Every month, Uproxx cultural critic Steven Hyden makes an unranked list of his favorite music-related items released during this period — songs, albums, books, films, you name it.
1. Zach Bryan, Zach Bryan
Zach Bryan opens his new album with a poem. “I’ve learned that every waking moment is enough,” he says, “and excess never leads to better things. It only piles and piles upon things that are already abundantly in front of you.” His delivery on the track, titled “Fear And Friday’s (Poem),” is down-home and conversational. As he strums his guitar, it sounds as though he is sitting in a bedroom somewhere and speaking into a tape recorder. It’s an arena-filling superstar caught in an intimate moment, only it’s presented via the least intimate vehicle — a probable smash hit LP — imaginable.
2. Buck Meek, Haunted Mansion
While I admired his two previous solo LPs, 2018’s Buck Meek and 2021’s Two Saviors, the latest record from Big Thief’s guitarist feels like a real breakthrough. A self-described collection of on-the-road love songs, Haunted Mountain adds layers of instrumental muscle to Big Thief’s lean and sparse folk-rock template, with Meek’s gnarled guitar supported by the supple, countrified warmth of his long-time backing band. The result is a record that rocks a bit harder than much of Big Thief’s output, while retaining the band’s hopeful, mystical spiritualism.
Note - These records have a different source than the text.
File: src/sta_consts.vh
// Purpose: Constants for the synchronous tandem adjustment block
// Assumes: 12-bit normalized log magnitude, 8-bit companded PCM words
// Notes:   Definitions only
`ifndef STA_CONSTS_VH
`define STA_CONSTS_VH

// Rate select codes
`define STA_RATE_32          2'h0
`define STA_RATE_24          2'h1
`define STA_RATE_16          2'h2

// Log magnitude boundaries, 32 kbit/s
`define STA_R32_T0           12'h0_050
`define STA_R32_T1           12'h0_0B2
`define STA_R32_T2           12'h0_0F6
`define STA_R32_T3           12'h0_12C
`define STA_R32_T4           12'h0_15D
`define STA_R32_T5           12'h0_190
`define STA_R32_NEG          12'hF_84
// Log magnitude boundaries, 24 kbit/s
`define STA_R24_T0           12'h0_008
`define STA_R24_T1           12'h0_0DA
`define STA_R24_T2           12'h0_14B
// Log magnitude boundary, 16 kbit/s
`define STA_R16_T0           12'h1_05
// Start of the negative log range
`define STA_LOG_NEG          12'h8_00

// Reset value of the output word
`define STA_PCM_RST          8'h0_0
// Even bit inversion mask for A-law
`define STA_ALAW_MASK        8'h5_5
// Extreme sign-magnitude codes
`define STA_MAG_MAX          7'h7_F

`endif

File: src/sta_pcm_step.v
// Purpose: Step a companded PCM word one level up or down
// Assumes: Sign-magnitude form after law correction
// Notes:   Saturates at both extreme levels
`timescale 1ns/10ps
`include "sta_consts.vh"

module sta_pcm_step
(
    input  wire       law_alaw,
    input  wire [7:0] pcm_in,
    input  wire       step_up,
    input  wire       step_dn,
    output reg  [7:0] pcm_out
);

    reg       pos;
    reg [6:0] mag;
    reg [7:0] sm;
    reg [7:0] raw;

    always @*
    begin
        // To sign-magnitude: pos=1 positive, mag grows with level
        // Mu-law zero codes share one level, so zero crossings skip a code
        if (law_alaw)
        begin
            raw = pcm_in ^ `STA_ALAW_MASK;      // RULE14
            pos = raw[7];
            mag = raw[6:0];
        end
        else
        begin
            raw = pcm_in;
            pos = raw[7];
            mag = ~raw[6:0];
        end
        sm = {pos, mag};
        if (step_up)
        begin
            if (pos && mag == `STA_MAG_MAX)
                sm = {pos, mag};                // RULE9
            else if (pos)
                sm = {1'b1, mag + 7'h0_1};
            else if (mag == 7'h0_0)
                sm = law_alaw ? 8'h8_0 : 8'h8_1; // RULE14
            else
                sm = {1'b0, mag - 7'h0_1};
        end
        else if (step_dn)
        begin
            if (!pos && mag == `STA_MAG_MAX)
                sm = {pos, mag};                // RULE9
            else if (!pos)
                sm = {1'b0, mag + 7'h0_1};
            else if (mag == 7'h0_0)
                sm = law_alaw ? 8'h0_0 : 8'h0_1; // RULE14
            else
                sm = {1'b1, mag - 7'h0_1};
        end
        if (law_alaw)
            pcm_out = sm ^ `STA_ALAW_MASK;
        else
            pcm_out = {sm[7], ~sm[6:0]};
    end

endmodule // sta_pcm_step

File: src/sta_sync_adjust.v
// Purpose: Decoder synchronous coding adjustment of the PCM output word
// Assumes: Inputs synchronous to clk; one sample per sample_valid pulse
// Notes:   Result registered one cycle after sample_valid
//
// Behaviour
// RULE1: 32k positive sign maps log ranges to index 15..9, else 7.
// RULE2: 32k negative sign maps log ranges to 7, 6, then 5..0.
// RULE3: 24k sign is codeword bit 2; reference is codeword+4 or low bits.
// RULE4: 24k positive sign gives index 7, 6, 5 or 3.
// RULE5: 24k negative sign gives index 3, 2, 1 or 0.
// RULE6: 16k sign is codeword bit 1; reference is codeword+2 or low bit.
// RULE7: 16k index is 3/2 for positive sign, 1/0 for negative.
// RULE8: Index below reference steps up, equal keeps, above steps down.
// RULE9: Steps saturate at the most positive and most negative levels.
// RULE10: Encoder and decoder must run at the same coding rate.
// RULE11: 32k sign is codeword bit 3; reference is codeword+8 or low bits.
// RULE12: Log magnitude input is scale-normalized 12-bit decoder form.
// RULE13: Rate select picks table and width; output once per sample.
// RULE14: Stepping follows law ordering, zero crossing and A-law inversion.
`timescale 1ns/10ps
`include "sta_consts.vh"

module sta_sync_adjust
(
    input  wire        clk,
    input  wire        reset,
    input  wire [1:0]  rate_sel,
    input  wire        law_alaw,
    input  wire        sample_valid,
    input  wire [3:0]  adpcm_codeword,
    input  wire [7:0]  compressed_pcm_word,
    input  wire        reencode_diff_sign,
    input  wire [11:0] reencode_norm_log_mag,
    output reg  [7:0]  adjusted_pcm_out,
    output reg         adjusted_valid
);

    reg  [4:0]  decision_index;
    reg  [4:0]  code_magnitude_ref;
    reg         code_sign_bit;
    reg         step_up;
    reg         step_dn;
    wire [7:0]  stepped_pcm;
    wire [11:0] dl;
    wire        neg_range;

    assign dl        = reencode_norm_log_mag;        // RULE12
    assign neg_range = dl >= `STA_LOG_NEG;

    ////////////////////////////////////////////////////////////////////////
    // Sign and magnitude reference from the codeword
    always @*
    begin
        code_sign_bit      = 1'b0;
        code_magnitude_ref = 5'h0_0;
        case (rate_sel)                              // RULE13
            `STA_RATE_32:
            begin
                code_sign_bit      = adpcm_codeword[3];  // RULE11
                code_magnitude_ref = code_sign_bit ? {2'b00, adpcm_codeword[2:0]}
                                   : {1'b0, adpcm_codeword} + 5'h0_8;
            end
            `STA_RATE_24:
            begin
                code_sign_bit      = adpcm_codeword[2];  // RULE3
                code_magnitude_ref = code_sign_bit ? {3'b000, adpcm_codeword[1:0]}
                                   : {2'b00, adpcm_codeword[2:0]} + 5'h0_4;
            end
            `STA_RATE_16:
            begin
                code_sign_bit      = adpcm_codeword[1];  // RULE6
                code_magnitude_ref = code_sign_bit ? {4'h0, adpcm_codeword[0]}
                                   : {3'b000, adpcm_codeword[1:0]} + 5'h0_2;
            end
            default:
            begin
                code_sign_bit      = 1'b0;
                code_magnitude_ref = 5'h0_0;
            end
        endcase
    end

    ////////////////////////////////////////////////////////////////////////
    // Decision index from re-encoded difference
    always @*
    begin
        decision_index = 5'h0_0;
        case (rate_sel)                              // RULE10
            `STA_RATE_32:
            begin
                if (!reencode_diff_sign)             // RULE1
                begin
                    if (neg_range)
                        decision_index = (dl >= `STA_R32_NEG) ? 5'h0_9 : 5'h0_7;
                    else if (dl >= `STA_R32_T5) decision_index = 5'h0_F;
                    else if (dl >= `STA_R32_T4) decision_index = 5'h0_E;
                    else if (dl >= `STA_R32_T3) decision_index = 5'h0_D;
                    else if (dl >= `STA_R32_T2) decision_index = 5'h0_C;
                    else if (dl >= `STA_R32_T1) decision_index = 5'h0_B;
                    else if (dl >= `STA_R32_T0) decision_index = 5'h0_A;
                    else                        decision_index = 5'h0_9;
                end
                else                                 // RULE2
                begin
                    if (neg_range)
                        decision_index = (dl >= `STA_R32_NEG) ? 5'h0_6 : 5'h0_7;
                    else if (dl >= `STA_R32_T5) decision_index = 5'h0_0;
                    else if (dl >= `STA_R32_T4) decision_index = 5'h0_1;
                    else if (dl >= `STA_R32_T3) decision_index = 5'h0_2;
                    else if (dl >= `STA_R32_T2) decision_index = 5'h0_3;
                    else if (dl >= `STA_R32_T1) decision_index = 5'h0_4;
                    else if (dl >= `STA_R32_T0) decision_index = 5'h0_5;
                    else                        decision_index = 5'h0_6;
                end
            end
            `STA_RATE_24:
            begin
                if (!reencode_diff_sign)             // RULE4
                begin
                    if (neg_range)                   decision_index = 5'h0_3;
                    else if (dl >= `STA_R24_T2)      decision_index = 5'h0_7;
                    else if (dl >= `STA_R24_T1)      decision_index = 5'h0_6;
                    else if (dl >= `STA_R24_T0)      decision_index = 5'h0_5;
                    else                             decision_index = 5'h0_3;
                end
                else                                 // RULE5
                begin
                    if (neg_range)                   decision_index = 5'h0_3;
                    else if (dl >= `STA_R24_T2)      decision_index = 5'h0_0;
                    else if (dl >= `STA_R24_T1)      decision_index = 5'h0_1;
                    else if (dl >= `STA_R24_T0)      decision_index = 5'h0_2;
                    else                             decision_index = 5'h0_3;
                end
            end
            `STA_RATE_16:
            begin
                if (!neg_range && dl >= `STA_R16_T0) // RULE7
                    decision_index = reencode_diff_sign ? 5'h0_0 : 5'h0_3;
                else
                    decision_index = reencode_diff_sign ? 5'h0_1 : 5'h0_2;
            end
            default:
                decision_index = 5'h0_0;
        endcase
    end

    ////////////////////////////////////////////////////////////////////////
    // Comparison and stepping
    always @*
    begin
        step_up = decision_index < code_magnitude_ref;  // RULE8
        step_dn = decision_index > code_magnitude_ref;  // RULE8
    end

    sta_pcm_step u_step
    (
        .law_alaw (law_alaw),
        .pcm_in   (compressed_pcm_word),
        .step_up  (step_up),
        .step_dn  (step_dn),
        .pcm_out  (stepped_pcm)
    );

    always @(posedge clk or posedge reset)
    begin
        if (reset)
        begin
            adjusted_pcm_out <= `STA_PCM_RST;
            adjusted_valid   <= 1'b0;
        end
        else
        begin
            adjusted_valid <= sample_valid;         // RULE13
            if (sample_valid)
                adjusted_pcm_out <= stepped_pcm;
        end
    end

endmodule // sta_sync_adjust

File: config.mk
export PLATFORM = sky130hd
export DESIGN_NAME = sta_sync_adjust
export DESIGN_NICKNAME = d
export VERILOG_FILES = /design/src/sta_pcm_step.v /design/src/sta_sync_adjust.v
export VERILOG_INCLUDE_DIRS = /design/src /design/src/src
export SDC_FILE = /design/constraint.sdc
export NUM_CORES = 1
export LEC_CHECK = 0
export BUFFER_PORTS_ARGS = -buffer_cell sky130_fd_sc_hd__buf_4
export CAP_MARGIN = 20
export CORE_MARGIN = 5
export CORE_UTILIZATION = 61
export CTS_BUF_LIST = sky130_fd_sc_hd__clkbuf_16
export DETAILED_ROUTE_END_ITERATION = 10
export GPL_TIMING_DRIVEN = 0
export PLACE_DENSITY_LB_ADDON = 0.25
export SLEW_MARGIN = 20
export SYNTH_ARGS = -nofsm -noshare
export SYNTH_HDL_FRONTEND = slang
export SYNTH_HIERARCHICAL = 1
export SYNTH_SLANG_ARGS = --single-unit
File: constraint.sdc
create_clock -name clk -period 2.64 [get_ports clk]
set_clock_uncertainty 0.15 [all_clocks]
set_input_delay 0.264 -clock clk [delete_from_list [all_inputs] [get_ports clk]]
set_output_delay 0.264 -clock clk [all_outputs]
set_load 0.03 [all_outputs]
3. Florry, The Holey Bible
I had given up hope that an indie rock group in 2023 would take cues from early ’70s Rolling Stones records like Sticky Fingers and Exile On Main St. And then I heard this album, and my faith was restored. This Philadelphia band fronted by singer-songwriter Francie Medosch was previously a more conventional indie-sounding outfit before they zeroed in on the irreverent country-rock side of the Stones, and combined it with the deliberate, chemically addled sloppiness of “ditch” era Neil Young. What that means is an abundance of slide and lap steel guitar attached to songs that lumber amiably as if they have been consuming Jack Daniels and honey slides for the past 12 hours. The good shit, in other words.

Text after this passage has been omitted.